YOUR TASK — Starting at the line that contains "localparam int RATE_W", print every remaining line of the entries, unchanged, and output nothing more.

Stored entries —
....

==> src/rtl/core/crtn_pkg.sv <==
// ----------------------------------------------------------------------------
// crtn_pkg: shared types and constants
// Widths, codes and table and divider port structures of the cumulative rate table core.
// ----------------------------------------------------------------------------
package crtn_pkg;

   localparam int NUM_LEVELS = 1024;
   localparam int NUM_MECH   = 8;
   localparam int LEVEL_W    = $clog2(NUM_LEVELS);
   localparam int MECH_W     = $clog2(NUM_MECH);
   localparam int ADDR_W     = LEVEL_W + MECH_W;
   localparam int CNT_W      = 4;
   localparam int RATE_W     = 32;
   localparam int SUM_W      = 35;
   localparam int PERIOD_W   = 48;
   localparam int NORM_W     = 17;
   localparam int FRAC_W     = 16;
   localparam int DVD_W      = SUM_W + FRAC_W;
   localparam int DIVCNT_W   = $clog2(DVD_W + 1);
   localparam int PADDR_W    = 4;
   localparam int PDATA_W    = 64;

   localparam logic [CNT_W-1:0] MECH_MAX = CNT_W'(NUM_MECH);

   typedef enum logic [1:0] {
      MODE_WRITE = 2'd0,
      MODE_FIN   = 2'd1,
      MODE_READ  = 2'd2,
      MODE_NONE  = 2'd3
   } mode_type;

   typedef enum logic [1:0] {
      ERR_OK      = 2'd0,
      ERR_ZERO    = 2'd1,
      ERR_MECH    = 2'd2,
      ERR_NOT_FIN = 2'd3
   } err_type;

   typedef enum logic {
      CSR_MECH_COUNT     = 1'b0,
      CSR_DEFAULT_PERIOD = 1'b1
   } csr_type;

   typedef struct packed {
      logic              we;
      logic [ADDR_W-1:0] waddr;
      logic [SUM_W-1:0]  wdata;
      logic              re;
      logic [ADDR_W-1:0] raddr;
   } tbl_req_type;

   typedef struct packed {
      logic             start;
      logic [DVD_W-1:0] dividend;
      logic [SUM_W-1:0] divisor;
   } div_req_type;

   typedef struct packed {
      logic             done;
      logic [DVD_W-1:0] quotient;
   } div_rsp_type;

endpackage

....

RESULT FOR THIS EXERCISE —
   localparam int RATE_W     = 32;
   localparam int SUM_W      = 35;
   localparam int PERIOD_W   = 48;
   localparam int NORM_W     = 17;
   localparam int FRAC_W     = 16;
   localparam int DVD_W      = SUM_W + FRAC_W;
   localparam int DIVCNT_W   = $clog2(DVD_W + 1);
   localparam int PADDR_W    = 4;
   localparam int PDATA_W    = 64;

   localparam logic [CNT_W-1:0] MECH_MAX = CNT_W'(NUM_MECH);

   typedef enum logic [1:0] {
      MODE_WRITE = 2'd0,
      MODE_FIN   = 2'd1,
      MODE_READ  = 2'd2,
      MODE_NONE  = 2'd3
   } mode_type;

   typedef enum logic [1:0] {
      ERR_OK      = 2'd0,
      ERR_ZERO    = 2'd1,
      ERR_MECH    = 2'd2,
      ERR_NOT_FIN = 2'd3
   } err_type;

   typedef enum logic {
      CSR_MECH_COUNT     = 1'b0,
      CSR_DEFAULT_PERIOD = 1'b1
   } csr_type;

   typedef struct packed {
      logic              we;
      logic [ADDR_W-1:0] waddr;
      logic [SUM_W-1:0]  wdata;
      logic              re;
      logic [ADDR_W-1:0] raddr;
   } tbl_req_type;

   typedef struct packed {
      logic             start;
      logic [DVD_W-1:0] dividend;
      logic [SUM_W-1:0] divisor;
   } div_req_type;

   typedef struct packed {
      logic             done;
      logic [DVD_W-1:0] quotient;
   } div_rsp_type;

endpackage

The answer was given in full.